The farmhouse as it appeared in 1879. The rutty, dirt road is 84th Street. from the collection of the New York Historical Society |
Local lore passed down the story that during the Revolution, Washington and his generals used the house as headquarters. The legend is questionable, since almost every other structure in the area boasted the same claim. But there was one tenant who would draw attention to it later.
Around 1830 the 216-acre farm was acquired by Patrick Brennan and his wife, Mary Elizabeth. Although the Brennans had six children (one historian bumps that number to 10), in June 1843 they agreed to take three boarders--the writer and poet Edgar Allan Poe, his wife, Virginia, and her mother, Maria Clemm as boarders. As a matter of fact, according to Poe biographer Christopher P. Semtner, "Mrs. Brennan later admitted she would have turned him away if he had not pleaded so pathetically on Virginia's behalf."

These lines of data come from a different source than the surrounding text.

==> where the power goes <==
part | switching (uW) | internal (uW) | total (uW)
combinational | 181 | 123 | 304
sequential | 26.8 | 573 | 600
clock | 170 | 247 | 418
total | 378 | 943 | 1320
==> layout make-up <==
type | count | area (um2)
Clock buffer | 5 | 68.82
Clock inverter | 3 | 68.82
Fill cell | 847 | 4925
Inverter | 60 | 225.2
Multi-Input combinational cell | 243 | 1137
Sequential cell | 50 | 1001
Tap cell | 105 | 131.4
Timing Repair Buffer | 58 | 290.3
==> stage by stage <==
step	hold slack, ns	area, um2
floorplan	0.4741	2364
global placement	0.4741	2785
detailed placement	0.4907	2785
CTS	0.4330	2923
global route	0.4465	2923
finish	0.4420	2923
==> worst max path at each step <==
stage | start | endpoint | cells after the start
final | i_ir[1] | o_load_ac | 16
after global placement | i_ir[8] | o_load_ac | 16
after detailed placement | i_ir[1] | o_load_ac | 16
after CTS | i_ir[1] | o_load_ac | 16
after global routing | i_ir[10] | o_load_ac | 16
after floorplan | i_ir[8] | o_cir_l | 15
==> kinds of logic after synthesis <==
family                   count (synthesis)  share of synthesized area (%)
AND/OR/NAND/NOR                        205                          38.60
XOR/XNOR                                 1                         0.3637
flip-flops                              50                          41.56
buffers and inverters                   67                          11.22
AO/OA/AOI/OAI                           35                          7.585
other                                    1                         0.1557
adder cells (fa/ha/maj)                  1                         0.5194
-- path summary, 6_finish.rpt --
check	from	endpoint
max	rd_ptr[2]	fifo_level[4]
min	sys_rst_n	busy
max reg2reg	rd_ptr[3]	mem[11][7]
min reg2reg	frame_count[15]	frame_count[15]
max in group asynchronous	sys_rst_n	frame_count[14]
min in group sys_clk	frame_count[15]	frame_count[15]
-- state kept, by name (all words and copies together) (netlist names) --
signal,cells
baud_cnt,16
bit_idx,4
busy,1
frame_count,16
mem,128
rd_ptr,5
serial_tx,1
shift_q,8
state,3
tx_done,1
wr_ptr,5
--- config.mk ---
export PLATFORM = sky130hd
export DESIGN_NAME = opb_register_bank_simulink2ppc
export DESIGN_NICKNAME = d
export VERILOG_FILES = /design/src/rtl/opb_regbank_pkg.sv /design/src/rtl/opb_slave_if.sv /design/src/rtl/opb_register_bank_simulink2ppc.sv
export SDC_FILE = /design/constraint.sdc
export NUM_CORES = 1
export LEC_CHECK = 0
export CAP_MARGIN = 20
export CORE_UTILIZATION = 47
export DETAILED_ROUTE_END_ITERATION = 8
export GPL_ROUTABILITY_DRIVEN = 0
export PLACE_DENSITY = 0.71
export SLEW_MARGIN = 20
export SYNTH_ARGS = -nofsm -noshare
export SYNTH_HDL_FRONTEND = slang
export SYNTH_SLANG_ARGS = --single-unit
--- constraint.sdc ---
create_clock -name OPB_Clk -period 8.7 [get_ports OPB_Clk]
set_clock_uncertainty 0.05 [all_clocks]
set_input_delay 2.175 -clock OPB_Clk [delete_from_list [all_inputs] [get_ports OPB_Clk]]
set_output_delay 2.175 -clock OPB_Clk [all_outputs]
set_load 0.1 [all_outputs]
--- src/rtl/opb_regbank_pkg.sv ---
// Shared register map, CTRL bit positions, bus FSM states and a byte-lane helper
// for the OPB register bank.
package opb_regbank_pkg;

    localparam logic [31:0] OFF_CTRL       = 32'h0000_0000;
    localparam logic [31:0] OFF_STATUS     = 32'h0000_0004;
    localparam logic [31:0] OFF_DATA_BASE  = 32'h0000_0008;
    localparam logic [31:0] OFF_COUNT_BASE = 32'h0000_0080;

    localparam int CTRL_SNAP_MODE_BIT = 0;
    localparam int CTRL_SNAP_TRIG_BIT = 1;

    typedef enum logic [1:0] {
        ST_IDLE = 2'd0,
        ST_ACK  = 2'd1,
        ST_WAIT = 2'd2
    } bus_state_e;

    // be[0] enables bits 7:0, be[3] enables bits 31:24 (LSB-0 view of OPB_BE).
    function automatic logic [31:0] be_to_mask(input logic [3:0] be);
        logic [31:0] mask;
        mask = 32'h0000_0000;
        for (int lane = 0; lane < 4; lane++) begin
            mask[lane*8 +: 8] = {8{be[lane]}};
        end
        return mask;
    endfunction

endpackage
===== config.mk =====
export PLATFORM = sky130hd
export DESIGN_NAME = ex_muldiv_flat
export DESIGN_NICKNAME = d
export VERILOG_FILES = /design/src/rtl/mips_pkg.sv /design/src/rtl/ex_muldiv_if.sv /design/src/rtl/ex_muldiv.sv /design/src/flat_wrapper.sv
export SDC_FILE = /design/constraint.sdc
export NUM_CORES = 1
export LEC_CHECK = 0
export CAP_MARGIN = 20
export CORE_MARGIN = 4
export CORE_UTILIZATION = 49
export CTS_BUF_LIST = sky130_fd_sc_hd__clkbuf_8
export DETAILED_ROUTE_END_ITERATION = 10
export PLACE_DENSITY_LB_ADDON = 0.08
export SLEW_MARGIN = 25
export SYNTH_ARGS = -nofsm -noshare
export SYNTH_HDL_FRONTEND = slang
export SYNTH_SLANG_ARGS = --single-unit

===== constraint.sdc =====
create_clock -name clk -period 3.6 [get_ports clk]
set_input_delay 0.54 -clock clk [delete_from_list [all_inputs] [get_ports clk]]
set_output_delay 0.54 -clock clk [all_outputs]
set_load 0.05 [all_outputs]

===== src/rtl/mips_pkg.sv =====
// Shared definitions for the EX-stage HI/LO multiply/divide unit: op encodings,
// FSM state type and two's-complement helpers.
package mips_pkg;

  localparam int DEF_DATA_W = 32;

  localparam logic [1:0] MD_MULT  = 2'b00;
  localparam logic [1:0] MD_MULTU = 2'b01;
  localparam logic [1:0] MD_DIV   = 2'b10;
  localparam logic [1:0] MD_DIVU  = 2'b11;

  typedef enum logic [1:0] {
    IDLE = 2'd0,
    CALC = 2'd1,
    FIX  = 2'd2
  } md_state_t;

  function automatic logic [DEF_DATA_W-1:0] mdNeg(input logic [DEF_DATA_W-1:0] v);
    return ~v + DEF_DATA_W'(1);
  endfunction

  function automatic logic [2*DEF_DATA_W-1:0] mdNegWide(input logic [2*DEF_DATA_W-1:0] v);
    return ~v + (2*DEF_DATA_W)'(1);
  endfunction

  // Magnitude for signed ops; 0x80000000 stays 0x80000000 and is read as unsigned.
  function automatic logic [DEF_DATA_W-1:0] mdAbs(input logic [DEF_DATA_W-1:0] v,
                                                  input logic isSigned);
    return (isSigned && v[DEF_DATA_W-1]) ? mdNeg(v) : v;
  endfunction

endpackage


===== src/rtl/ex_muldiv_if.sv =====
// Port bundle between the EX stage (master) and the HI/LO multiply/divide unit (slave).
interface ex_muldiv_if #(
  parameter int DATA_W = mips_pkg::DEF_DATA_W
);
  import mips_pkg::*;

  // start is a single-cycle launch pulse accepted only while busy is low; busy rises
  // on the next edge and stays high until the result is in HI/LO, and done pulses
  // for one cycle with busy low once HI/LO hold the result. cancel drops an op in
  // flight without touching HI/LO; mthi/mtlo write wdata on the next edge.
  logic              start;
  logic [1:0]        op;
  logic [DATA_W-1:0] src_a;
  logic [DATA_W-1:0] src_b;
  logic              cancel;
  logic              mthi;
  logic              mtlo;
  logic [DATA_W-1:0] wdata;
  logic [DATA_W-1:0] hi_out;
  logic [DATA_W-1:0] lo_out;
  logic              busy;
  logic              done;
  md_state_t         dbgState;

  modport master (
    output start, op, src_a, src_b, cancel, mthi, mtlo, wdata,
    input  hi_out, lo_out, busy, done, dbgState
  );

  modport slave (
    input  start, op, src_a, src_b, cancel, mthi, mtlo, wdata,
    output hi_out, lo_out, busy, done, dbgState
  );

endinterface


===== src/rtl/ex_muldiv.sv =====
// Iterative MULT/MULTU/DIV/DIVU unit owning HI/LO; one result bit per cycle.
// Build option MULDIV_EARLY_EXIT_EN: multiply leaves CALC once the remaining multiplier is zero.
module ex_muldiv
  import mips_pkg::*;
#(
  parameter int DATA_W = DEF_DATA_W
) (
  input logic        clk,
  input logic        rst,
  ex_muldiv_if.slave bus
);

  localparam int              CNT_W    = $clog2(DATA_W);
  localparam logic [CNT_W-1:0] LAST_CNT = CNT_W'(DATA_W - 1);

  md_state_t           state;
  md_state_t           stateNext;
  logic [CNT_W-1:0]    count;
  logic [1:0]          opReg;
  logic                negQuot;
  logic                negRem;
  logic [DATA_W-1:0]   dividendRaw;
  logic [DATA_W-1:0]   mplier;
  logic [2*DATA_W-1:0] acc;
  logic [2*DATA_W-1:0] mcand;
  logic [DATA_W-1:0]   hiReg;
  logic [DATA_W-1:0]   loReg;
  logic                busyReg;
  logic                doneReg;

  logic                launchSigned;
  logic [DATA_W-1:0]   absA;
  logic [DATA_W-1:0]   absB;
  logic                isDiv;
  logic                lastStep;
  logic [2*DATA_W-1:0] mulAcc;
  logic [DATA_W:0]     trial;
  logic [2*DATA_W-1:0] divAcc;
  logic [2*DATA_W-1:0] product;
  logic                divZero;
  logic [DATA_W-1:0]   resHi;
  logic [DATA_W-1:0]   resLo;

  assign launchSigned = ~bus.op[0];
  assign absA         = mdAbs(bus.src_a, launchSigned);
  assign absB         = mdAbs(bus.src_b, launchSigned);
  assign isDiv        = opReg[1];

`ifdef MULDIV_EARLY_EXIT_EN
  assign lastStep = isDiv ? (count == LAST_CNT) : ((mplier >> 1) == '0);
`else
  assign lastStep = (count == LAST_CNT);
`endif

  // acc is shared: product accumulator for multiply, {remainder, quotient} for divide.
  always_comb begin
    mulAcc = acc + (mplier[0] ? mcand : '0);
    trial  = acc[2*DATA_W-1:DATA_W-1] - {1'b0, mplier};
    divAcc = trial[DATA_W] ? {acc[2*DATA_W-2:0], 1'b0}
                           : {trial[DATA_W-1:0], acc[DATA_W-2:0], 1'b1};
  end

  always_comb begin
    product = negQuot ? mdNegWide(acc) : acc;
    divZero = (mplier == '0);
    resHi   = product[2*DATA_W-1:DATA_W];
    resLo   = product[DATA_W-1:0];
    if (isDiv) begin
      if (divZero) begin
        resHi = dividendRaw;
        resLo = '1;
      end else begin
        resHi = negRem  ? mdNeg(acc[2*DATA_W-1:DATA_W]) : acc[2*DATA_W-1:DATA_W];
        resLo = negQuot ? mdNeg(acc[DATA_W-1:0])        : acc[DATA_W-1:0];
      end
    end
  end

  always_comb begin
    stateNext = state;
    case (state)
      IDLE: if (bus.start && !bus.cancel) stateNext = CALC;
      CALC: begin
        if (bus.cancel)    stateNext = IDLE;
        else if (lastStep) stateNext = FIX;
      end
      FIX:     stateNext = IDLE;
      default: stateNext = IDLE;
    endcase
  end

  always_ff @(posedge clk or negedge rst) begin
    if (!rst) state <= IDLE;
    else      state <= stateNext;
  end

  always_ff @(posedge clk or negedge rst) begin
    if (!rst) begin
      count       <= '0;
      opReg       <= MD_MULT;
      negQuot     <= 1'b0;
      negRem      <= 1'b0;
      dividendRaw <= '0;
      mplier      <= '0;
      acc         <= '0;
      mcand       <= '0;
    end else begin
      case (state)
        IDLE: begin
          if (bus.start && !bus.cancel) begin
            count       <= '0;
            opReg       <= bus.op;
            negQuot     <= launchSigned && (bus.src_a[DATA_W-1] ^ bus.src_b[DATA_W-1]);
            negRem      <= launchSigned && bus.src_a[DATA_W-1];
            dividendRaw <= bus.src_a;
            mplier      <= absB;
            mcand       <= {{DATA_W{1'b0}}, absA};
            acc         <= bus.op[1] ? {{DATA_W{1'b0}}, absA} : '0;
          end
        end
        CALC: begin
          if (!bus.cancel) begin
            count <= count + 1'b1;
            if (isDiv) begin
              acc <= divAcc;
            end else begin
              acc    <= mulAcc;
              mcand  <= mcand << 1;
              mplier <= mplier >> 1;
            end
          end
        end
        default: ;
      endcase
    end
  end

  // A completing op wins over an MTHI/MTLO in the same cycle.
  always_ff @(posedge clk or negedge rst) begin
    if (!rst) begin
      hiReg   <= '0;
      loReg   <= '0;
      busyReg <= 1'b0;
      doneReg <= 1'b0;
    end else begin
      busyReg <= (stateNext != IDLE);
      doneReg <= (state == FIX) && !bus.cancel;
      if ((state == FIX) && !bus.cancel) begin
        hiReg <= resHi;
        loReg <= resLo;
      end else begin
        if (bus.mthi) hiReg <= bus.wdata;
        if (bus.mtlo) loReg <= bus.wdata;
      end
    end
  end

  assign bus.hi_out   = hiReg;
  assign bus.lo_out   = loReg;
  assign bus.busy     = busyReg;
  assign bus.done     = doneReg;
  assign bus.dbgState = state;

endmodule


===== src/flat_wrapper.sv =====
// flat-port wrapper written by rule: the top's interface ports become plain ports
module ex_muldiv_flat import mips_pkg::*;
#(
  parameter int DATA_W = DEF_DATA_W
)
  (clk, rst, bus_start, bus_op, bus_src_a, bus_src_b, bus_cancel, bus_mthi, bus_mtlo, bus_wdata, bus_hi_out, bus_lo_out, bus_busy, bus_done, bus_dbgState);
  ex_muldiv_if #(.DATA_W(DATA_W)) bus_i ();
  input logic clk;
  input logic rst;
  input wire logic [$bits(bus_i.start)-1:0] bus_start;
  input wire logic [$bits(bus_i.op)-1:0] bus_op;
  input wire logic [$bits(bus_i.src_a)-1:0] bus_src_a;
  input wire logic [$bits(bus_i.src_b)-1:0] bus_src_b;
  input wire logic [$bits(bus_i.cancel)-1:0] bus_cancel;
  input wire logic [$bits(bus_i.mthi)-1:0] bus_mthi;
  input wire logic [$bits(bus_i.mtlo)-1:0] bus_mtlo;
  input wire logic [$bits(bus_i.wdata)-1:0] bus_wdata;
  output wire logic [$bits(bus_i.hi_out)-1:0] bus_hi_out;
  output wire logic [$bits(bus_i.lo_out)-1:0] bus_lo_out;
  output wire logic [$bits(bus_i.busy)-1:0] bus_busy;
  output wire logic [$bits(bus_i.done)-1:0] bus_done;
  output wire logic [$bits(bus_i.dbgState)-1:0] bus_dbgState;
  assign bus_i.start = bus_start;
  assign bus_i.op = bus_op;
  assign bus_i.src_a = bus_src_a;
  assign bus_i.src_b = bus_src_b;
  assign bus_i.cancel = bus_cancel;
  assign bus_i.mthi = bus_mthi;
  assign bus_i.mtlo = bus_mtlo;
  assign bus_i.wdata = bus_wdata;
  assign bus_hi_out = bus_i.hi_out;
  assign bus_lo_out = bus_i.lo_out;
  assign bus_busy = bus_i.busy;
  assign bus_done = bus_i.done;
  assign bus_dbgState = bus_i.dbgState;
  ex_muldiv #(.DATA_W(DATA_W)) u_core (.clk(clk), .rst(rst), .bus(bus_i));
endmodule

After elaboration in Yosys (flattened, before gate mapping)
Cells that the tools add are included.
{"block": "word_totals", "out_inout_bits": 68, "n_memories": 0, "latch_bits": 0, "mem_bits_rw": 0, "in_bits": 104, "ff_bits": 269, "romBits": 0}
{"block": "classes", "n_reduce_logical": 15, "div_mod_pow": 0, "addsub": 8, "n_mux": 35, "n_shift": 0, "n_eq_ne": 6, "bitwise": 7, "multipliers": 0, "n_lt_le_gt_ge": 0}
{"operator": "$mux W64", "count": 9}
{"operator": "$mux W32", "count": 16}
{"operator": "$pmux W64 S2", "count": 2}
{"operator": "$add A32 B1 Y32 const B", "count": 4}
{"operator": "$not A32 Y32", "count": 4}
{"operator": "$add A64 B1 Y64 const B", "count": 1}
{"operator": "$add A64 B64 Y64", "count": 1}
{"operator": "$not A64 Y64", "count": 1}
{"operator": "$pmux W32 S2", "count": 1}
{"operator": "$sub A33 B32 Y33", "count": 1}
{"operator": "$logic_not A32 Y1", "count": 1}
{"operator": "$mux W5", "count": 2}
{"operator": "$pmux W5 S2", "count": 1}
{"operator": "$reduce_bool A2 Y1", "count": 4}
{"operator": "$mux W2", "count": 3}
{"operator": "$add A5 B1 Y5 const B", "count": 1}
{"operator": "$eq A5 B5 Y1 const B", "count": 1}
{"operator": "$logic_and A1 B1 Y1", "count": 5}
{"operator": "$ne A2 B2 Y1 const B", "count": 2}
{"operator": "$pmux W2 S2", "count": 1}
{"operator": "$reduce_and A4 Y1", "count": 1}
{"operator": "$reduce_and A3 Y1", "count": 1}
{"operator": "$eq A2 B1 Y1 const B", "count": 1}
{"operator": "$eq A2 B2 Y1 const B", "count": 1}
{"operator": "other kinds (6)", "count": 6}

Depth between registers and ports, before layout
{"block": "depth", "ltp_word": 6, "ltp_mapped": 16}

Worst setup path before layout
Ideal clock, no wire load.
{"block": "synth_timing", "path_kind": "register to register", "start": "register u_core.acc[11]", "end": "register u_core.hiReg[17] (netlist: u_core.bus.hi_out[17])", "period_less_slack_ns": 3.850, "setup_ns": 0.129, "t_arrival_ns": 3.720, "required_time_ns": 3.471, "path_stages_with_launch": 14, "setup_slack_ns": -0.250, "cell_sequence": "dfrtp_1 -> or4_1 -> or3_4 -> or3_1 -> buf_2 -> or3_1 -> buf_2 -> or3_1 -> buf_2 -> or4_4 -> o31ai_1 -> xnor2_1 -> o211ai_1 -> o21ai_1"}
{"block": "synth_via", "elab_chain_cells": 5}
{"item": "from (decl)", "line": "ex_muldiv.sv:24", "source": "logic [2*DATA_W-1:0] acc;"}
{"item": "from (signal assigned)", "line": "ex_muldiv.sv:118", "source": "acc <= bus.op[1] ? {{DATA_W{1'b0}}, absA} : '0;"}
{"item": "from (signal assigned)", "line": "ex_muldiv.sv:125", "source": "acc <= divAcc;"}
{"item": "from (signal assigned)", "line": "ex_muldiv.sv:127", "source": "acc <= mulAcc;"}
{"item": "$not A64 Y64", "line": "mips_pkg.sv:23", "source": "return ~v + (2*DEF_DATA_W)'(1);"}
{"item": "$add A64 B1 Y64", "line": "mips_pkg.sv:23"}
{"item": "$mux W64", "line": "ex_muldiv.sv:64", "source": "product = negQuot ? mdNegWide(acc) : acc;"}
{"item": "$mux W32", "line": "ex_muldiv.sv:68", "source": "if (isDiv) begin"}
{"item": "$mux W32", "line": "ex_muldiv.sv:148", "source": "if ((state == FIX) && !bus.cancel) begin"}
{"item": "to (signal assigned)", "line": "ex_muldiv.sv:149", "source": "hiReg <= resHi;"}
{"item": "to (signal assigned)", "line": "ex_muldiv.sv:152", "source": "if (bus.mthi) hiReg <= bus.wdata;"}
{"item": "to (decl)", "line": "ex_muldiv.sv:26", "source": "logic [DATA_W-1:0] hiReg;"}
No other way between the ends.
A chain may end at the register's enable or synchronous reset.

Final worst setup path
{"block": "layout_timing", "start": "register u_core.acc[10]", "end": "register u_core.hiReg[25] (netlist: u_core.bus.hi_out[25])"}
The elaborated chain is that of the path after synthesis.

==> flow_metrics.tcl <==
set metrics [dict create \
    cp.arrival_ns 4.17 \
    vias 23325 \
    hold_viol 0 \
    dieArea_um2 48060 \
    grt_pass1_vias 22596 \
    cts.path.max_buffers 3 \
    track_usage 0.3591 \
    totalWireLength_mm 89.58 \
    wl_per_cell_um 23.34 \
    cp_cell_sequence "or4_4 -> or3_4 -> or3_4 -> or3_4 -> or3_4 -> or4_4 -> o41ai_4 -> xnor2_1 -> o211ai_1 -> o21ai_1" \
    seqCellArea_um2 6714 \
    fp.dieH_um 219.2 \
    die_x_um 219.2 \
    dp_cells 3733 \
    start_kind "flip-flop" \
    final_cell_area_um2 28210 \
    layout-drive-gt1-share 0.1708 \
    ir_drop_mv 0.4420 \
    area_delta_synth_final_pct 29.04 \
    cts_buffers 49 \
    async_reset_ff_frac 1.000 \
    drt_iter0_drc 1853 \
    ys_warn_count 0 \
    placementRows 77 \
    syn_area_um2 21860 \
    ant_nets 0 \
    gp_congestion 1.004 \
    cp_top_family "simple AND/OR/NAND/NOR gates" \
    worst_slack_ns -0.04638 \
    fin_crit_ns 3.646 \
    ys_types 67 \
    fin_nets 3415 \
    clockRootBuffer "clkbuf_8" \
    port_buffers 171 \
    path_clk_slew_ns 0.06 \
    initial_core_util 0.4954 \
    final_cell_mix "nand2_1 (439), buf_4 (347), dfrtp_1 (264)" \
    slowest_stage "or4_4" \
    rr_endpoint "u_core.bus.hi_out[25]$_DFFE_PN0P_" \
    h-tree-depth 2 \
    synth_cells 2820 \
    synth_flop_cell "dfrtp_1" \
    multi_input_area_um2 14790 \
    worstPathMaxFanout 3 \
    slew_headroom 0.2873 \
    maxCapViolations 0 \
    nFillCells 3984 \
    cts_sinks 268 \
    grt_antenna_before_repair 0 \
    critPathKind "flip-flop to flip-flop" \
    finalClockSkew_ns 0.01388 \
    grt_max_degree 95 \
    tightestPinTransition_ns 1.067 \
    critPathBufInv 0 \
    leakagePower_uw 0.01279 \
    rsz0062_at_grt "yes" \
    min_path_type "input port to asynchronous set/reset pin" \
    grt-ovfl-total 0 \
    end_kind "flip-flop" \
    rr_worst_depth 10 \
    p_per_area_nw_per_um2 757.3 \
    final_common_cell "nand2_1" \
    routed_via_density 6.077 \
    place_area_um2 26340 \
    synth-edff-count 0 \
    boundaryPins 172 \
    tritoncts "done" \
    violations "setup timing" \
    ys_seq_area_frac 0.3068 \
    synth-seq-cells 268 \
    place_hpwl_mm 68.40 \
    cp.required_ns 4.12 \
    rr_startpoint "u_core.acc[10]$_DFFE_PN0P_" \
    fmax_mhz 274.2 \
    insertion_delay_ns 0.65 \
    coreArea_um2 44120 \
    period_share 1.013 \
    reg2reg_slack_ns -0.05 \
    fin_cells 3838 \
    drc_errors 0 \
    synthesis.area_per_instance_um2 7.752 \
    slew_viol_final 0 \
    grt_pass1_wl_mm 133.0 \
    syn-num-nets 3027 \
    setup_viol 1 \
    path_common_cell "or3_4" \
    max_stage_delay_ns 0.53 \
    drt_first_pass_iters 8 \
    status "finished with violations" \
]
==> power by group <==
| part | switching, uW | internal (uW) |
|---|---|---|
| registers | 813 | 3660 |
| logic | 7850 | 5780 |
| clock network | 1400 | 1850 |
==> worst reg2reg max path, stage by stage (launching register included) <==
cell and delay, ns:
dfrtp_1 0.40, or4_4 0.53, or3_4 0.34, or3_4 0.42, or3_4 0.35, or3_4 0.37
or4_4 0.53, o41ai_4 0.25, xnor2_1 0.11, o211ai_1 0.15, o21ai_1 0.08
==> layout make-up <==
type / instances / area share
sequential: 268 / 0.2380
tap: 592 / 0.02626
inverter: 65 / 0.008650
clock inverter: 24 / 0.007408
clock buffer: 63 / 0.03074
timing repair buffer: 534 / 0.1645
antenna: 2 / 0.0001774
multi-input combinational: 2290 / 0.5242
==> logic make-up after synthesis <==
family	share of synthesized area
xor gates and xnor gates	0.09335
AOI/OAI and AO/OA	0.2340
and+or+nand+nor	0.2154
buffers and inverters	0.04522
DFF	0.3068
muxes	0.04550
adders and majority gates	0.05964
==> registers in the layout, indices dropped and copies added (netlist names) <==
name / cells
u_core.acc: 64
u_core.bus.dbgState: 2
u_core.bus.busy: 1
u_core.bus.lo_out: 32
u_core.mplier: 32
u_core.count: 5
u_core.bus.done: 1
u_core.opReg: 1
u_core.negRem: 1
u_core.bus.hi_out: 32
u_core.negQuot: 1
u_core.mcand: 64
u_core.dividendRaw: 32
==> timing repair <==
| action | in CTS | in global routing |
|---|---|---|
| pin swaps | 9 | 29 |
| gates cloned | 1 | 5 |
| buffers inserted | 2 | 7 |
| resized for setup | 35 | 88 |
| hold endpoints to repair | 64 | 0 |
| hold buffers | 1 | 0 |
| endpoints found under the setup margin | 36 | 44 |
==> worst max path at each step <==
stage,start,end,slack [ns],cells past startpoint
2_1_floorplan,u_core.acc[6]$_DFFE_PN0P_,u_core.bus.hi_out[25]$_DFFE_PN0P_,-0.24,13
3_3_place_gp,u_core.mplier[0]$_DFFE_PN0P_,u_core.acc[62]$_DFFE_PN0P_,-0.23,16
3_5_place_dp,u_core.mplier[0]$_DFFE_PN0P_,u_core.acc[58]$_DFFE_PN0P_,-0.26,15
4_1_cts,u_core.acc[6]$_DFFE_PN0P_,u_core.bus.hi_out[25]$_DFFE_PN0P_,-0.05,10
5_1_grt,u_core.acc[6]$_DFFE_PN0P_,u_core.bus.hi_out[25]$_DFFE_PN0P_,-0.14,10
6_report,u_core.acc[10]$_DFFE_PN0P_,u_core.bus.hi_out[25]$_DFFE_PN0P_,-0.05,10
==> layer usage <==
metal | routed length, um | global-route usage
met5 | 0 | 0
met3 | 7174 | 0.06203
met1 | 34600 | 0.4401
met2 | 42020 | 0.6043
met4 | 5780 | 0.1915
==> metrics by stage <==
| step | TNS, ns | power (uW) | setup slack [ns] | hold slack, ns | utilization |
|---|---|---|---|---|---|
| floorplan | -0.4537 | 11670 | -0.2445 | 0.2444 | - |
| global placement | -1.612 | 16950 | -0.2340 | 0.4565 | 0.5970 |
| detailed placement | -4.543 | 17080 | -0.2596 | 0.4582 | 0.5970 |
| CTS | -0.07621 | 20550 | -0.04730 | 0.4558 | 0.6258 |
| global route | -0.9957 | 22590 | -0.1438 | 0.4925 | 0.6391 |
| finish | -0.04638 | 21360 | -0.04638 | 0.4523 | 0.6393 |
==> cells in the mapped netlist, types with 17 or more instances <==
cell,count,share of area
nand2_1,442,0.076
dfrtp_1,268,0.31
o21ai_0,265,0.061
a21oi_1,214,0.049
nor2_1,214,0.037
clkbuf_1,176,0.030
xor2_1,134,0.054
ha_1,101,0.058
xnor2_1,99,0.040
mux2i_1,96,0.044
nand3_1,81,0.019
and2_1,73,0.021
inv_1,64,0.011
o211ai_1,60,0.021
a22oi_1,45,0.015
a21o_1,39,0.013
nor3_1,36,0.0082
nand4_1,30,0.0086
o31ai_1,28,0.0096
a31oi_1,26,0.0074
nor2b_1,24,0.0069
nor4_1,23,0.0066
or3_1,23,0.0066
a211oi_1,22,0.0076
o221ai_1,22,0.0088
o21a_1,18,0.0062
buf_1,17,0.0029
No activity file was read; power rests on OpenSTA's default activity.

Virginia had been diagnosed with tuberculosis in 1842. Poe, himself, was suffering from what was then diagnosed as consumption. According to Dr. Appleton Morgan in his 1920 article "Edgar Allen Poe In New York" written for the Manual, "Poe was advised to seek summer quarters among the ancient farmhouses along the Hudson River as no more expensive than the stuffy precincts of Amity Street and Waverley Place, and he found his way to Harsenville and Bloomingdale."
The three spent that summer and the next with the Brennan family. Martha Brennan was about 10 years old at the time, and she later recalled that the Poes had a double room on the second floor of the main house, with "two windows toward the river and two toward the East" looking toward the Bloomingdale Road. Mrs. Clemm spent most of her time there, retiring to a smaller room on the first floor at night.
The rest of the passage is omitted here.